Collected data

::::::

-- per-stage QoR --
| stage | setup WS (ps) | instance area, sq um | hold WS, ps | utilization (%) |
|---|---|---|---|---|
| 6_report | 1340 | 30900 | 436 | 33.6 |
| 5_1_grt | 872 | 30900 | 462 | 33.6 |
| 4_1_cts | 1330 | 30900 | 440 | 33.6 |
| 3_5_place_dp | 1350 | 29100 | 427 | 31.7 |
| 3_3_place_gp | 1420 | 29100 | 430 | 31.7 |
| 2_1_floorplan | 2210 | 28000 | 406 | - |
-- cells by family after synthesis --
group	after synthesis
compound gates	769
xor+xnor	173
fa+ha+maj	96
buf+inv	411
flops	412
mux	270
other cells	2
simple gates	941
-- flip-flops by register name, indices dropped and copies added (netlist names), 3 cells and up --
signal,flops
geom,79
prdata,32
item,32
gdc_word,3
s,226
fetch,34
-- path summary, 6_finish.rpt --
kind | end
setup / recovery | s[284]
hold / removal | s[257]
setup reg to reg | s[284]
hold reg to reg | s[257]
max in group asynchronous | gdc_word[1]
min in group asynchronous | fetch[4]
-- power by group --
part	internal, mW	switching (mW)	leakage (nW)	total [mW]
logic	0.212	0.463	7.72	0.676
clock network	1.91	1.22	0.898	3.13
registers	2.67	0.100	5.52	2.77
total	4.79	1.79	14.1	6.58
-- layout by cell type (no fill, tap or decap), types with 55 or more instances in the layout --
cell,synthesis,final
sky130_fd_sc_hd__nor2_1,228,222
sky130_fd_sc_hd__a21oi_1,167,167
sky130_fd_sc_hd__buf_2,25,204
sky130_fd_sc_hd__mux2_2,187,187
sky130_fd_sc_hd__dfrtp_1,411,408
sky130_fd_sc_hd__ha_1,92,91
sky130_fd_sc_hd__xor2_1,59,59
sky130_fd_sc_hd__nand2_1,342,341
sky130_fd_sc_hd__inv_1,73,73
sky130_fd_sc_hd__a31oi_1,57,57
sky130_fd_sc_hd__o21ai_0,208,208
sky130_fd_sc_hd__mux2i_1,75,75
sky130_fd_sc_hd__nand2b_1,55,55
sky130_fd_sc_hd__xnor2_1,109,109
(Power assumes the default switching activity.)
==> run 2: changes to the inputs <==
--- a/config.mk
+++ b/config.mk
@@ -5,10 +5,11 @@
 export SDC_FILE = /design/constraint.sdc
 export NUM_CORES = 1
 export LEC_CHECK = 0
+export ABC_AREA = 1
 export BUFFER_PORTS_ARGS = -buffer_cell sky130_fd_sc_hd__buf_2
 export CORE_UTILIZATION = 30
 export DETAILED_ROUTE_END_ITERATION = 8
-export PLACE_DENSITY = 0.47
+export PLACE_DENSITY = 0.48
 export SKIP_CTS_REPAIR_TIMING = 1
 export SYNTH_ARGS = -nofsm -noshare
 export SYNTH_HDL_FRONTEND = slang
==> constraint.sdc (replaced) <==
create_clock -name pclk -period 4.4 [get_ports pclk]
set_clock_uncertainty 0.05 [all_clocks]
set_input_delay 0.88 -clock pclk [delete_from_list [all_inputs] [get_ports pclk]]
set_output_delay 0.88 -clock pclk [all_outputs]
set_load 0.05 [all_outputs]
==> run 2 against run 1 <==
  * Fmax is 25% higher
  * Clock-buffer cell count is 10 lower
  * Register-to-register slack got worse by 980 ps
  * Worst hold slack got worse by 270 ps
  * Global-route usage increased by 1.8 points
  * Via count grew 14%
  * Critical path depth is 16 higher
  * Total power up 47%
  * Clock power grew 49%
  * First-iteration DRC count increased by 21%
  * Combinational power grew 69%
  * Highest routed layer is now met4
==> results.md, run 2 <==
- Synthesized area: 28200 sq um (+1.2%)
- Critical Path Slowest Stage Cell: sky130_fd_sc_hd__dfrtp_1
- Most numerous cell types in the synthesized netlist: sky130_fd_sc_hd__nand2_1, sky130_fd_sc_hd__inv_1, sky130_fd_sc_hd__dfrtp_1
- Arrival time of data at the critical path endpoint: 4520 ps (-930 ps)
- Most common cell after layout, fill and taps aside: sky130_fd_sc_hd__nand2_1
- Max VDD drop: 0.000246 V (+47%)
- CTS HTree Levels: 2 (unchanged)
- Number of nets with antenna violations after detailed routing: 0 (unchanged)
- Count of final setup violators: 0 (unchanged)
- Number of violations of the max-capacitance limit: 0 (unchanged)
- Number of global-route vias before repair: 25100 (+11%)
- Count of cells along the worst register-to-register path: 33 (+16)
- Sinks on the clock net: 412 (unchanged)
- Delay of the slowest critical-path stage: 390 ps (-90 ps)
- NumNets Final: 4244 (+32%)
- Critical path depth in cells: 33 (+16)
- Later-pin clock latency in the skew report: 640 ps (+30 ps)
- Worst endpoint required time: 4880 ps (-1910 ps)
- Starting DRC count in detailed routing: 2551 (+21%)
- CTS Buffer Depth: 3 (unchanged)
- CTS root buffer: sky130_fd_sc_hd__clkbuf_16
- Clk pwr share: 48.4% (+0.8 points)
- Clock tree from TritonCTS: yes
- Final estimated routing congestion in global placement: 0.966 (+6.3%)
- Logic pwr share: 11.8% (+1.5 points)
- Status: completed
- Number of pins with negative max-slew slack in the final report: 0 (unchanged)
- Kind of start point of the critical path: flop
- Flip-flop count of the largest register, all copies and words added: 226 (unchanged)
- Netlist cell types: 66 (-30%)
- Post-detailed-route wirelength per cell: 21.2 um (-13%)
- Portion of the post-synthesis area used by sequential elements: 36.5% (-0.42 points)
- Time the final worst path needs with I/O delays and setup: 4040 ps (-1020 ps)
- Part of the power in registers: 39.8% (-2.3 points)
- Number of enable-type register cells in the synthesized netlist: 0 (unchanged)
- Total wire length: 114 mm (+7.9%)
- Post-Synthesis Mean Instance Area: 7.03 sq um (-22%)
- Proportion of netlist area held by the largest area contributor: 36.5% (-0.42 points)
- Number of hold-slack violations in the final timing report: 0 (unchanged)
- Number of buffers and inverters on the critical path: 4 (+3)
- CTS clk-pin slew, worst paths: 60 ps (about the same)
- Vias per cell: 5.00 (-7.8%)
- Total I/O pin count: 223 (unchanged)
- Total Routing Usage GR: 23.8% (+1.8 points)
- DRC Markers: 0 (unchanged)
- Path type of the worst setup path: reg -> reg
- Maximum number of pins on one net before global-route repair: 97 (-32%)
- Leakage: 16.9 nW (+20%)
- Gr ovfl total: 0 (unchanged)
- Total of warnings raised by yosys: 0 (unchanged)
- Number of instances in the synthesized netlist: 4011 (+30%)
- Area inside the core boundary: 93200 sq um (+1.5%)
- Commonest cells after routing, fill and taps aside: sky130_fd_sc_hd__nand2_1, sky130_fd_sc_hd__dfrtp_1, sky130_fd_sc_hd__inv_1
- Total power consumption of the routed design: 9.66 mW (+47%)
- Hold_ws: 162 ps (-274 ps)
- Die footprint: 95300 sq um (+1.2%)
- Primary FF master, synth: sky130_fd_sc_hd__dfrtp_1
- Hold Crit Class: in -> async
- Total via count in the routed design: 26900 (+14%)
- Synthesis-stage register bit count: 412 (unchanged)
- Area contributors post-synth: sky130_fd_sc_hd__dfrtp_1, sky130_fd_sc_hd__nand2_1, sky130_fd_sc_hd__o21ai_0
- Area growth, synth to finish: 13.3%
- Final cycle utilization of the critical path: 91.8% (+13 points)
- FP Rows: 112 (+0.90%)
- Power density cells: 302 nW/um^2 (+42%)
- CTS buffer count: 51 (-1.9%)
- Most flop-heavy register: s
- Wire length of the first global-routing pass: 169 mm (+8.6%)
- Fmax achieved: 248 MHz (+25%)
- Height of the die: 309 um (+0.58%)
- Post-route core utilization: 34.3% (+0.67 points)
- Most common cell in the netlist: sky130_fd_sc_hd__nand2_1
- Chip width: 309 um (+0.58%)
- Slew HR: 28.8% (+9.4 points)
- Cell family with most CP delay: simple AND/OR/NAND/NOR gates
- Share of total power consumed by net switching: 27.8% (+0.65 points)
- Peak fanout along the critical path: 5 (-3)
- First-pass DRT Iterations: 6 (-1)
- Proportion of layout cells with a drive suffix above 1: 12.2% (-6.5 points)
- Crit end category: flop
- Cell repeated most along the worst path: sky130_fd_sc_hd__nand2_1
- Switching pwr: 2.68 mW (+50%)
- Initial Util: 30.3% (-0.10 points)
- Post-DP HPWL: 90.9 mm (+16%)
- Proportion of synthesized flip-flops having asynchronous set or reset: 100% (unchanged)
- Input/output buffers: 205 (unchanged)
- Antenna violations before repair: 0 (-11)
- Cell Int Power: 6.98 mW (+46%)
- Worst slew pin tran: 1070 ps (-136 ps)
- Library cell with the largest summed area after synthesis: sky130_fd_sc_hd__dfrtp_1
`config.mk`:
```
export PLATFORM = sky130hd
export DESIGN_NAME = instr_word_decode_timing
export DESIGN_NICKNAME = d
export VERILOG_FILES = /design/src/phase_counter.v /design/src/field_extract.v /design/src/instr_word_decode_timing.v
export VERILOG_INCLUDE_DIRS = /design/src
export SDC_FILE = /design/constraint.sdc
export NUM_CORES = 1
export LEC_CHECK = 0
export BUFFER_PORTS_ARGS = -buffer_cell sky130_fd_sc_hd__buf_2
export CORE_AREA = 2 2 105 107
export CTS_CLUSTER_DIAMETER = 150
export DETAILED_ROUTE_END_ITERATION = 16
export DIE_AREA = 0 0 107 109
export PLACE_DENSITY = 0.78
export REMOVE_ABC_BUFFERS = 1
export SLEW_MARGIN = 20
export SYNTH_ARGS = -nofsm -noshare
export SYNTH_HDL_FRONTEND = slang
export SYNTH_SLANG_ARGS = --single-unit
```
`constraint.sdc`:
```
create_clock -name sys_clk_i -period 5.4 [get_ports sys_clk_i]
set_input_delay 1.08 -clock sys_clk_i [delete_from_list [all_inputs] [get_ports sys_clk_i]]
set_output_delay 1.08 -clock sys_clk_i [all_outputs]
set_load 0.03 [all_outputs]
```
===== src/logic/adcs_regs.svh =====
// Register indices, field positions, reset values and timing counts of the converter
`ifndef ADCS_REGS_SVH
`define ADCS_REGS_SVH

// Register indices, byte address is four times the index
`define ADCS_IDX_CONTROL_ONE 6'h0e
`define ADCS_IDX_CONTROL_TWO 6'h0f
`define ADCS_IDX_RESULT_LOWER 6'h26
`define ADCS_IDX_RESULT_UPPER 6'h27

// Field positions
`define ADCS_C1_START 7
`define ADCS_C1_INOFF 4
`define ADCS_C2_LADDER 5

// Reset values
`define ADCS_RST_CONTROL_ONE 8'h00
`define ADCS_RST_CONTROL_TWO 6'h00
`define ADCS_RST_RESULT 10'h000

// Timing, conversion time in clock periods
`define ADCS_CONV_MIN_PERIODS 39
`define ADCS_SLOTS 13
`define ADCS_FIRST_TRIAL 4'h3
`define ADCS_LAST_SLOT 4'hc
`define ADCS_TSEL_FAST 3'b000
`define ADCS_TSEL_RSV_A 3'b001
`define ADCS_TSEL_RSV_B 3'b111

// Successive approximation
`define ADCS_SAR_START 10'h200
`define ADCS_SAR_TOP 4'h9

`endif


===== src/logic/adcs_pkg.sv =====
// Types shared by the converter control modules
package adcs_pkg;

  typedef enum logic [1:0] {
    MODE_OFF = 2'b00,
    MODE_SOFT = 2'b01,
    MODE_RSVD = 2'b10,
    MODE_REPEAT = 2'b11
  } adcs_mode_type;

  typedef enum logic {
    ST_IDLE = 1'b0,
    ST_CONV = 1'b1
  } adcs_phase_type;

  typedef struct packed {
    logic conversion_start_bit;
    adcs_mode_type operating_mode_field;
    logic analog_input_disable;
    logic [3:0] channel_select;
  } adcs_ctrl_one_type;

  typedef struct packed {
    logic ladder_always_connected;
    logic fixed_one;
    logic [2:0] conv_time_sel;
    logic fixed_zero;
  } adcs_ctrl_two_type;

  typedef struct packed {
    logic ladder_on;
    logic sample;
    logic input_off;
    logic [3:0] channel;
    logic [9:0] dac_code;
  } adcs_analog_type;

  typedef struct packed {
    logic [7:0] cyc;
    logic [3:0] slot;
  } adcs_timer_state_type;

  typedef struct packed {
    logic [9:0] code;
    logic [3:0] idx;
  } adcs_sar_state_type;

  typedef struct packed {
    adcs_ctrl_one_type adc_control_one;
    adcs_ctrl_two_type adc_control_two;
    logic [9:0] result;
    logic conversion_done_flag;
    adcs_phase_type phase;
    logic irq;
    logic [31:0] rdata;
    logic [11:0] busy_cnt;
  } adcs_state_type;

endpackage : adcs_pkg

::::::

What is being asked
Set down, exactly as written, each line of the data from its opening line through the one containing "430 | 31.7 |". Output nothing more.

Output of the task
-- per-stage QoR --
| stage | setup WS (ps) | instance area, sq um | hold WS, ps | utilization (%) |
|---|---|---|---|---|
| 6_report | 1340 | 30900 | 436 | 33.6 |
| 5_1_grt | 872 | 30900 | 462 | 33.6 |
| 4_1_cts | 1330 | 30900 | 440 | 33.6 |
| 3_5_place_dp | 1350 | 29100 | 427 | 31.7 |
| 3_3_place_gp | 1420 | 29100 | 430 | 31.7 |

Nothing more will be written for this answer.